Unprecedented times call for unprecedented measures, and that’s precisely how we as a society end up with something like How Much Toilet Paper?!, a new website that calculates the dwindling amount of our most prized bathroom supply.
It’s a relatively simple tool: you put in the number of rolls you have left and the number of toilet visits you estimate you take per day, and it spits out a nice whole number at the top of the screen. So 10 rolls left at three visits per day (the default for the website when you visit it for the first time) equates to 53 days. That’s plenty of toilet paper, you’d think.
But there are advanced options for taking into account more granular metrics, like the number of people in the household and number of sheets on the roll of whatever brand of toilet paper you have. The result is a fun, if not tad dystopian, tool for figuring out how long you’re stash will last if coronavirus-related lockdowns around the world stay in effect for weeks to months.

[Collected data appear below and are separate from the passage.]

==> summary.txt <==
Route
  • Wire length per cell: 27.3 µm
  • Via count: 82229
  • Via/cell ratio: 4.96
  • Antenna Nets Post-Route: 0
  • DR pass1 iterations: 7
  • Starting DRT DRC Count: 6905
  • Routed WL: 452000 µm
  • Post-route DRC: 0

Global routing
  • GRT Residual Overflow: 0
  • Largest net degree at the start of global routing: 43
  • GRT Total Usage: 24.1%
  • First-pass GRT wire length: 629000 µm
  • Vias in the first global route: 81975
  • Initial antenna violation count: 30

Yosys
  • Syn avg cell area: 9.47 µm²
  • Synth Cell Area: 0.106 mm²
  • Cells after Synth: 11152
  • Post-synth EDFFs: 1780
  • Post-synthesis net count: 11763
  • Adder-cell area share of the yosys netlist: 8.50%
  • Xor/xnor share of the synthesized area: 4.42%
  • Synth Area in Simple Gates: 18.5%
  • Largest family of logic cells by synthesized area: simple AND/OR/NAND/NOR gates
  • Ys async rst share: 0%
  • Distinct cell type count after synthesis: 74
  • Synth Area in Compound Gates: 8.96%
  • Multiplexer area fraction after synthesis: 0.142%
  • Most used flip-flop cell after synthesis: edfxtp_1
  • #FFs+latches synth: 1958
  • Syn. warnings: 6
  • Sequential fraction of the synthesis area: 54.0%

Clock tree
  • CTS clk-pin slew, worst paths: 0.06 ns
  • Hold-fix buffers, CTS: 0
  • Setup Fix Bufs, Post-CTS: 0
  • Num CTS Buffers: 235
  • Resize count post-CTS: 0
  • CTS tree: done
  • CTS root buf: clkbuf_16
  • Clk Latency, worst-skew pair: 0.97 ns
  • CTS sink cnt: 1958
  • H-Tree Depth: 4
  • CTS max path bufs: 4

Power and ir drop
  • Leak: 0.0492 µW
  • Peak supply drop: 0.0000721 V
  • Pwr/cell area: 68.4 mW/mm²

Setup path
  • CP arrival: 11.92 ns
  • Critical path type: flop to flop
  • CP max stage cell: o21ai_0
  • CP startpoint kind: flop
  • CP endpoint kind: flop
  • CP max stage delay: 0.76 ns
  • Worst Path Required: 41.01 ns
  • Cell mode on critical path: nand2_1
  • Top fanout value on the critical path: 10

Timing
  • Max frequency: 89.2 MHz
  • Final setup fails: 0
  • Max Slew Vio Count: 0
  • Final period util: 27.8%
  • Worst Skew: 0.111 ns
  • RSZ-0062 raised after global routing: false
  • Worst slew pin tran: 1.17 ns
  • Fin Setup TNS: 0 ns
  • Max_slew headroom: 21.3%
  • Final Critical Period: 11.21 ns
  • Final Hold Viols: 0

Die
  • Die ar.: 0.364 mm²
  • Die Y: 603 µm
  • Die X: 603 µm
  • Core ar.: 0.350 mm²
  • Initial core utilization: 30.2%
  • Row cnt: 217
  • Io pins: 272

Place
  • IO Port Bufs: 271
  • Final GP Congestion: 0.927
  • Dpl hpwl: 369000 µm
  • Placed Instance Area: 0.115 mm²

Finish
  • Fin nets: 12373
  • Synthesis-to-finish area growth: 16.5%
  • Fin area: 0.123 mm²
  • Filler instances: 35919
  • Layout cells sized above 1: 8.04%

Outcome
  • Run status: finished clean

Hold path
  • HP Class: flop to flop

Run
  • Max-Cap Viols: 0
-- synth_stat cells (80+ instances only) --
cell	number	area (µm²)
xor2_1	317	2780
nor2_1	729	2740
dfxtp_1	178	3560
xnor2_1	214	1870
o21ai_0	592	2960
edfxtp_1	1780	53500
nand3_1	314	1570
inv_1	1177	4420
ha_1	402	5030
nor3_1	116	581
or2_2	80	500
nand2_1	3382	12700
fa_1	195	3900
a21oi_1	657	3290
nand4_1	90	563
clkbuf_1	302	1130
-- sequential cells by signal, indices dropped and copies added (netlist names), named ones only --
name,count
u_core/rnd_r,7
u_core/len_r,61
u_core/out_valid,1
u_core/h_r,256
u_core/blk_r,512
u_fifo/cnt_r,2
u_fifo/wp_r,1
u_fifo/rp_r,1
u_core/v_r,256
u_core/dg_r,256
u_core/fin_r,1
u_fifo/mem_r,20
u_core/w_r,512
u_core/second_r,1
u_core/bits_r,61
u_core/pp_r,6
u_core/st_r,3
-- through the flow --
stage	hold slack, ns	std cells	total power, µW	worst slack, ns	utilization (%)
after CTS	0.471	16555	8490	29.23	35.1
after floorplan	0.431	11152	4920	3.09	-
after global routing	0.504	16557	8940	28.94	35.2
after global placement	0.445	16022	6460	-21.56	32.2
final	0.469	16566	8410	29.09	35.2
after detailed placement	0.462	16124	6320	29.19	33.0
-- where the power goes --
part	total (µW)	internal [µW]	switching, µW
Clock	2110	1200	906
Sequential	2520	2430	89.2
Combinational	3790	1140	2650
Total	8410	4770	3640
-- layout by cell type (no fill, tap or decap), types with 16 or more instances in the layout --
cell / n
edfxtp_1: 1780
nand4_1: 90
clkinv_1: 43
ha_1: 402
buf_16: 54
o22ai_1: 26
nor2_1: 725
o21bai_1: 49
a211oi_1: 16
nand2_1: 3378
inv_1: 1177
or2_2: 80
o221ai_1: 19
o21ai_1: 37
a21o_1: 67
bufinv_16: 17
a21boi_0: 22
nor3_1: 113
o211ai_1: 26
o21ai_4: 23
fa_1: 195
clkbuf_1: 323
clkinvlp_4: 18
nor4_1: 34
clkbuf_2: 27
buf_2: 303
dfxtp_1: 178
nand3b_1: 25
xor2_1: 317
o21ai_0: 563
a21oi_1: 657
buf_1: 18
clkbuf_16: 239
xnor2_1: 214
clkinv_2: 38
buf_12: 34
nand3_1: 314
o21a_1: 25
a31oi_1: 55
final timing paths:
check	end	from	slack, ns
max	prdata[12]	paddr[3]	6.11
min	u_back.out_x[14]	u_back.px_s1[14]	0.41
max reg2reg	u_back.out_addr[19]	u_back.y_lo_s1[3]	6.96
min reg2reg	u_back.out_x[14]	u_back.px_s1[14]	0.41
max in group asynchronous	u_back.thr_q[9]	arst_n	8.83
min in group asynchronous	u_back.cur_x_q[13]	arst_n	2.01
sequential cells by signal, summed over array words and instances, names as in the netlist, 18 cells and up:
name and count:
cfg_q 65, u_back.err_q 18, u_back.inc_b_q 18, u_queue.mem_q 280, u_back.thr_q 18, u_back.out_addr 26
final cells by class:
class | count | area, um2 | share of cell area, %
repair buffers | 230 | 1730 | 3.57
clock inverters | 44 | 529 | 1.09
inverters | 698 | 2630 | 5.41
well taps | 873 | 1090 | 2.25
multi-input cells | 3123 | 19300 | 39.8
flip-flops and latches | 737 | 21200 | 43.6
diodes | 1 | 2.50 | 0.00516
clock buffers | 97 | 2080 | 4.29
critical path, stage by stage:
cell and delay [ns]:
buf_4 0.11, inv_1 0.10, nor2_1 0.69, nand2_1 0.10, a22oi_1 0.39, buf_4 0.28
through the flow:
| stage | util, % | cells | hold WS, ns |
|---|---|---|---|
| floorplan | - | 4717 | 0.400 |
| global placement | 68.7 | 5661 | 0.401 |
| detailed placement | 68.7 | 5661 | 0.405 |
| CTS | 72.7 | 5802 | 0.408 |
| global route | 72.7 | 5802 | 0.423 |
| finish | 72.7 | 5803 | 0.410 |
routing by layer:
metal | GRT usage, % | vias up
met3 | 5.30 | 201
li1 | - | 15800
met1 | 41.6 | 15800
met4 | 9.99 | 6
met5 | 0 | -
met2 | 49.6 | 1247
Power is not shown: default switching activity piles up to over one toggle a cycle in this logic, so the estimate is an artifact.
### config.mk
export PLATFORM = sky130hd
export DESIGN_NAME = spcpg_isqrt
export DESIGN_NICKNAME = d
export VERILOG_FILES = /design/src/sv/smoothed_point_charge_potential_grid_unit_macros.svh /design/src/sv/spcpg_pkg.sv /design/src/sv/spcpg_isqrt.sv
export SDC_FILE = /design/constraint.sdc
export NUM_CORES = 1
export LEC_CHECK = 0
export BUFFER_PORTS_ARGS = -buffer_cell sky130_fd_sc_hd__buf_2
export CAP_MARGIN = 20
export CORE_ASPECT_RATIO = 0.75
export CORE_MARGIN = 5
export CORE_UTILIZATION = 40
export CTS_CLUSTER_DIAMETER = 120
export DETAILED_ROUTE_END_ITERATION = 8
export HOLD_SLACK_MARGIN = 0.15
export PLACE_DENSITY = 0.72
export SYNTH_ARGS = -nofsm -noshare
export SYNTH_HDL_FRONTEND = slang
export SYNTH_SLANG_ARGS = --single-unit
### constraint.sdc
create_clock -name i_clk -period 2.5 [get_ports i_clk]
set_clock_uncertainty 0.2 [all_clocks]
set_input_delay 0.125 -clock i_clk [delete_from_list [all_inputs] [get_ports i_clk]]
set_output_delay 0.125 -clock i_clk [all_outputs]
set_load 0.005 [all_outputs]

The site was put together by two London-based residents, software developer Ben Sassoon and artist Sam Harris, who made it quickly as a source for some “light-hearted humour.” But it fast grew into “a tool that can educate the masses and help reduce the stockpiling issues going on around the world,” Sassoon tells The Verge over email.
“We went from idea to deployment in less than three hours. The site has definitely gone through a lot of changes since the first version, but it just proves the power of the internet,” he adds. “You can go from idea to viral in hours or even minutes. We are currently at around 2 million viewers in just four days. It’s beyond anything I’ve experienced before.”
Sassoon says he and Harris hope the site will help people wake up to the dangers of hoarding in a crisis. “Our average user has 500% more toilet paper than they would need in a potential quarantine. We are hoping that people will use the site and see they don’t need to go out and empty the shelves,” he says.
Another silver lining to the novel coronavirus pandemic is that creatives like Sassoon, who is currently self-isolating with a dwindling amount of toilet paper that his calculator estimates will last him 14 days (four rolls), are finding ways to keep occupied with projects that, once shared online, can bring the public some much-needed distraction and entertainment. More musicians are now performing live on Twitch after tours were canceled, late-night TV hosts are turning into YouTube vloggers, and US presidential candidates like Bernie Sanders are even pioneering virtual campaign rallies.
“We are experiencing one of the largest social experiments in our generation — almost the entire world is now working from home, and millions of freelancers and service workers have unfortunately become unemployed overnight,” Sassoon says. “It is a strange and upsetting situation, but a lot of people suddenly have a lot more time on their hands — so I wonder what other creatives will come up with.”